Source data
**src/logic/epm_map.vh**
```
`ifndef EPM_MAP_VH
`define EPM_MAP_VH
// ****************************************************************
// command opcodes
// ****************************************************************
`define EPM_OP_STANDBY      8'he0
`define EPM_OP_SLEEP        8'he1
`define EPM_OP_POWER_DOWN   8'he2
`define EPM_OP_AUX_VWRITE   8'he5
`define EPM_OP_AUX_PWRITE   8'he6
`define EPM_OP_AUX_PREPARE  8'he7
`define EPM_OP_RESP_READ    8'hf9
`define EPM_OP_STATUS_READ  8'h05
`define EPM_OP_WRITE_LATCH  8'h06
// ****************************************************************
// status word fields
// ****************************************************************
`define EPM_ST_READY_N_BIT  0
`define EPM_ST_WEL_BIT      1
`define EPM_ST_SECT_LSB     8
// ****************************************************************
// reset values
// ****************************************************************
`define EPM_AUX_CFG_RST     32'h0000_0000
`define EPM_SECT_EN_RST     8'hff
// ****************************************************************
// timing, ns and derived cycles at 8 ns
// ****************************************************************
`define EPM_CLK_NS          8
`define EPM_CS_WAKE_ARM_NS  1000000
`define EPM_CS_WAKE_ARM_CYC ((`EPM_CS_WAKE_ARM_NS + `EPM_CLK_NS - 1) / `EPM_CLK_NS)
`define EPM_PD_WAKE_CYC     2000
`define EPM_SLEEP_WAKE_CYC  200
`define EPM_SHUTDOWN_CYC    200
`endif

```
**src/logic/epm_sync.v**
```verilog
`timescale 1ns/1ps
// ****************************************************************
// three-stage pin synchroniser; a change counts once stages 2 and 3 agree
// ****************************************************************
module epm_sync #(
  parameter RST_VAL = 1'b0
) (
  input  wire clock,
  input  wire sys_rst,
  input  wire pin_in,
  output reg  level_out,
  output wire rise_pulse,
  output wire fall_pulse
);
  reg  s1_reg;   // metastability catch, read by s2 only
  reg  s2_reg;
  reg  s3_reg;

  // shift chain plus settled level
  always @(posedge clock) begin
    if (sys_rst) begin
      s1_reg    <= RST_VAL;
      s2_reg    <= RST_VAL;
      s3_reg    <= RST_VAL;
      level_out <= RST_VAL;
    end else begin
      s1_reg <= pin_in;
      s2_reg <= s1_reg;
      s3_reg <= s2_reg;
      // agreement of 2 and 3 updates the settled level
      if (s2_reg == s3_reg) begin
        level_out <= s3_reg;
      end
    end
  end

  assign rise_pulse = (s2_reg == s3_reg) &&  s3_reg && !level_out;
  assign fall_pulse = (s2_reg == s3_reg) && !s3_reg &&  level_out;
endmodule // epm_sync

```
**src/logic/epm_ctrl.v**
```verilog
`timescale 1ns/1ps
`include "epm_map.vh"
module epm_ctrl #(
  parameter CS_ARM_CYC   = `EPM_CS_WAKE_ARM_CYC,
  parameter PD_WAKE_CYC  = `EPM_PD_WAKE_CYC,
  parameter SLP_WAKE_CYC = `EPM_SLEEP_WAKE_CYC,
  parameter SHDN_CYC     = `EPM_SHUTDOWN_CYC
) (
  input  wire        clock,
  input  wire        sys_rst,
  input  wire        spi_cs_n,
  input  wire        spi_sck,
  input  wire        spi_mosi,
  input  wire        wake_pin,
  input  wire        program_busy,
  input  wire [31:0] aux_cfg_stored,
  input  wire [7:0]  sector_enable,
  output reg         spi_miso,
  output reg         spi_miso_oe_n,
  output reg         supply_on,
  output reg         array_on,
  output reg  [7:0]  sector_power,
  output reg         aux_supply_on,
  output reg  [31:0] aux_cfg,
  output reg         aux_store_req,
  output reg  [31:0] aux_store_data,
  output reg         ready_n,
  output reg  [2:0]  mode
);
  // ****************************************************************
  // modes
  // ****************************************************************
  localparam M_PDOWN    = 3'h0;  // all supplies off until a chip-select wake begins
  localparam M_PD_WAKE  = 3'h1;  // ramping out of power-down
  localparam M_STANDBY  = 3'h2;  // array powered, ready
  localparam M_SLEEP    = 3'h3;  // array off, supplies kept
  localparam M_SL_WAKE  = 3'h4;  // switching sectors on
  localparam M_SHUTDOWN = 3'h5;  // shutdown sequence running
  localparam M_BOOT     = 3'h6;  // start-up; wake low goes to power-down, else waits for chip-select high
  // timer loads cut to the timer's width on purpose
  localparam [20:0] PD_WAKE_T  = PD_WAKE_CYC[20:0];
  localparam [20:0] SLP_WAKE_T = SLP_WAKE_CYC[20:0];
  localparam [20:0] SHDN_T     = SHDN_CYC[20:0];

  // ****************************************************************
  // pin synchronisers
  // ****************************************************************
  wire cs_lvl;
  wire cs_rise;
  wire cs_fall;
  wire sck_rise;
  wire sck_fall;
  wire wake_lvl;
  wire wake_rise;
  wire mosi_lvl;

  epm_sync #(.RST_VAL(1'b1)) u_cs (
    .clock(clock), .sys_rst(sys_rst), .pin_in(spi_cs_n),
    .level_out(cs_lvl), .rise_pulse(cs_rise), .fall_pulse(cs_fall));
  epm_sync #(.RST_VAL(1'b0)) u_sck (
    .clock(clock), .sys_rst(sys_rst), .pin_in(spi_sck),
    .level_out(), .rise_pulse(sck_rise), .fall_pulse(sck_fall));
  epm_sync #(.RST_VAL(1'b0)) u_wake (
    .clock(clock), .sys_rst(sys_rst), .pin_in(wake_pin),
    .level_out(wake_lvl), .rise_pulse(wake_rise), .fall_pulse());
  epm_sync #(.RST_VAL(1'b0)) u_mosi (
    .clock(clock), .sys_rst(sys_rst), .pin_in(spi_mosi),
    .level_out(mosi_lvl), .rise_pulse(), .fall_pulse());

  // ****************************************************************
  // state
  // ****************************************************************
  reg  [2:0]  mode_reg;          // current power mode
  reg  [20:0] tmr_reg;           // wake and shutdown timer
  reg  [20:0] arm_reg;           // boot arming counter
  reg         cs_armed_reg;      // chip-select wake allowed
  reg         wake_seen_reg;     // strap sample taken
  reg         cs_was_low_reg;    // chip-select went low in power-down
  reg  [7:0]  shift_reg;         // incoming bits
  reg  [2:0]  bit_cnt_reg;       // bit within byte
  reg  [2:0]  byte_cnt_reg;      // byte within frame
  reg  [7:0]  opcode_reg;        // first byte of frame
  reg  [31:0] cfg_buf_reg;       // data bytes collected
  reg         wel_reg;           // write latch
  reg  [31:0] resp_reg;          // prepared response word
  reg  [31:0] tx_reg;            // outgoing shift word

  wire        frame_act = !cs_lvl && (mode_reg == M_STANDBY || mode_reg == M_SLEEP);
  wire        byte_done = frame_act && sck_rise && (bit_cnt_reg == 3'd7);
  wire [7:0]  rx_byte   = {shift_reg[6:0], mosi_lvl};
  wire        in_sleep  = (mode_reg == M_SLEEP);
  wire [31:0] status_w  = {16'h0000, sector_power, 6'h00, wel_reg, ready_n};

  // ****************************************************************
  // power mode sequencer and command decoder
  // ****************************************************************
  always @(posedge clock) begin
    if (sys_rst) begin
      mode_reg       <= M_BOOT;
      tmr_reg        <= 21'h000000;
      arm_reg        <= 21'h000000;
      cs_armed_reg   <= 1'b0;
      wake_seen_reg  <= 1'b0;
      cs_was_low_reg <= 1'b0;
      shift_reg      <= 8'h00;
      bit_cnt_reg    <= 3'h0;
      byte_cnt_reg   <= 3'h0;
      opcode_reg     <= 8'h00;
      cfg_buf_reg    <= 32'h0000_0000;
      wel_reg        <= 1'b0;
      resp_reg       <= 32'h0000_0000;
      tx_reg         <= 32'h0000_0000;
      aux_cfg        <= `EPM_AUX_CFG_RST;
      aux_store_req  <= 1'b0;
      aux_store_data <= 32'h0000_0000;
    end else begin
      aux_store_req <= 1'b0;
      if (!cs_armed_reg) begin
        arm_reg <= arm_reg + 21'h000001;
        if (arm_reg >= CS_ARM_CYC - 1) begin
          cs_armed_reg <= 1'b1;
        end
      end
      if (tmr_reg != 21'h000000) begin
        tmr_reg <= tmr_reg - 21'h000001;
      end
      case (mode_reg)
        M_BOOT: begin
          aux_cfg <= aux_stored_safe(aux_cfg_stored);
          // strap sample, a few cycles after release once sync settles
          if (arm_reg == 21'h000004) begin
            wake_seen_reg <= 1'b1;
            // wake low at start keeps power-down
            if (!wake_lvl) begin
              mode_reg <= M_PDOWN;
            end else if (cs_lvl) begin
              mode_reg <= M_PD_WAKE;
              tmr_reg  <= PD_WAKE_T;
            end
          end else if (wake_seen_reg && cs_lvl) begin
            mode_reg <= M_PD_WAKE;
            tmr_reg  <= PD_WAKE_T;
          end
        end
        M_PDOWN: begin
          if (cs_fall && cs_armed_reg) begin
            cs_was_low_reg <= 1'b1;
          end
          // ready time counts from chip-select release
          if (cs_rise && cs_was_low_reg) begin
            cs_was_low_reg <= 1'b0;
            mode_reg       <= M_PD_WAKE;
            tmr_reg        <= PD_WAKE_T;
          end else if (wake_rise) begin
            // a half-done chip-select wake must not hold supplies up later
            cs_was_low_reg <= 1'b0;
            mode_reg       <= M_PD_WAKE;
            tmr_reg        <= PD_WAKE_T;
          end
        end
        M_PD_WAKE: begin
          if (tmr_reg == 21'h000000 && cs_lvl) begin
            mode_reg <= M_STANDBY;
          end
        end
        M_SL_WAKE: begin
          // sectors on after sleep wake time
          if (tmr_reg == 21'h000000) begin
            mode_reg <= M_STANDBY;
          end
        end
        M_SHUTDOWN: begin
          if (tmr_reg == 21'h000000) begin
            mode_reg <= M_PDOWN;
          end
        end
        default: begin
          // standby or sleep: serial frame handling
          if (cs_fall) begin
            bit_cnt_reg  <= 3'h0;
            byte_cnt_reg <= 3'h0;
          end
          if (frame_act && sck_rise) begin
            shift_reg   <= rx_byte;
            bit_cnt_reg <= bit_cnt_reg + 3'h1;
          end
          // the fall right after the opcode keeps the first bit up for the next rise
          if (frame_act && sck_fall && !(byte_cnt_reg == 3'h1 && bit_cnt_reg == 3'h0)) begin
            tx_reg <= {tx_reg[30:0], 1'b0};
          end
          if (byte_done) begin
            if (byte_cnt_reg != 3'h7) begin
              byte_cnt_reg <= byte_cnt_reg + 3'h1;
            end
            if (byte_cnt_reg == 3'h0) begin
              opcode_reg <= rx_byte;
              if (rx_byte == `EPM_OP_STATUS_READ) begin
                tx_reg <= status_w;
              end else if (rx_byte == `EPM_OP_RESP_READ && !in_sleep) begin
                tx_reg <= resp_reg;
              end
            end else if (byte_cnt_reg <= 3'h4) begin
              cfg_buf_reg <= {cfg_buf_reg[23:0], rx_byte};
            end
          end
          // commands act at chip-select release
          if (cs_rise) begin
            // counters cleared so a frame begun elsewhere cannot replay this command
            bit_cnt_reg  <= 3'h0;
            byte_cnt_reg <= 3'h0;
            if (byte_cnt_reg == 3'h1) begin
              if (!in_sleep || opcode_reg == `EPM_OP_STANDBY || opcode_reg == `EPM_OP_POWER_DOWN) begin
                case (opcode_reg)
                  `EPM_OP_POWER_DOWN: begin
                    if (!program_busy) begin
                      mode_reg <= M_SHUTDOWN;
                      tmr_reg  <= SHDN_T;
                    end
                  end
                  `EPM_OP_SLEEP: begin
                    if (!program_busy) begin
                      mode_reg <= M_SLEEP;
                    end
                  end
                  `EPM_OP_STANDBY: begin
                    if (in_sleep) begin
                      mode_reg <= M_SL_WAKE;
                      tmr_reg  <= SLP_WAKE_T;
                    end
                  end
                  `EPM_OP_WRITE_LATCH: begin
                    wel_reg <= 1'b1;
                  end
                  `EPM_OP_AUX_PREPARE: begin
                    resp_reg <= aux_cfg;
                  end
                  default: begin
                  end
                endcase
              end
            end else if (byte_cnt_reg == 3'h5 && !in_sleep) begin
              if (opcode_reg == `EPM_OP_AUX_VWRITE) begin
                aux_cfg <= cfg_buf_reg;
              end else if (opcode_reg == `EPM_OP_AUX_PWRITE && wel_reg) begin
                aux_cfg        <= cfg_buf_reg;
                aux_store_req  <= 1'b1;
                aux_store_data <= cfg_buf_reg;
                wel_reg        <= 1'b0;
              end
            end
          end
        end
      endcase
    end
  end

  // stored image passes straight through; kept as a hook for screening
  function [31:0] aux_stored_safe;
    input [31:0] v;
    begin
      aux_stored_safe = v;
    end
  endfunction

  // ****************************************************************
  // registered outputs
  // ****************************************************************
  always @(posedge clock) begin
    if (sys_rst) begin
      supply_on     <= 1'b0;
      array_on      <= 1'b0;
      sector_power  <= 8'h00;
      aux_supply_on <= 1'b0;
      ready_n       <= 1'b1;
      mode          <= M_BOOT;
      spi_miso      <= 1'b0;
      spi_miso_oe_n <= 1'b1;
    end else begin
      mode <= mode_reg;
      // supplies rise once chip-select wake begins
      supply_on <= (mode_reg != M_PDOWN && mode_reg != M_BOOT) || cs_was_low_reg;
      // array off in sleep, supplies kept
      array_on <= (mode_reg == M_STANDBY);
      sector_power <= (mode_reg == M_STANDBY) ? sector_enable : 8'h00;
      aux_supply_on <= (mode_reg == M_STANDBY) && aux_cfg[16];
      ready_n <= !((mode_reg == M_STANDBY || mode_reg == M_SLEEP) && !program_busy);
      spi_miso      <= tx_reg[31];
      spi_miso_oe_n <= !(frame_act && byte_cnt_reg != 3'h0);
    end
  end
endmodule // epm_ctrl

```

What is being asked
Pull out all lines from the entries above in which the word "assign" appears.

Finished task
  assign rise_pulse = (s2_reg == s3_reg) &&  s3_reg && !level_out;
  assign fall_pulse = (s2_reg == s3_reg) && !s3_reg &&  level_out;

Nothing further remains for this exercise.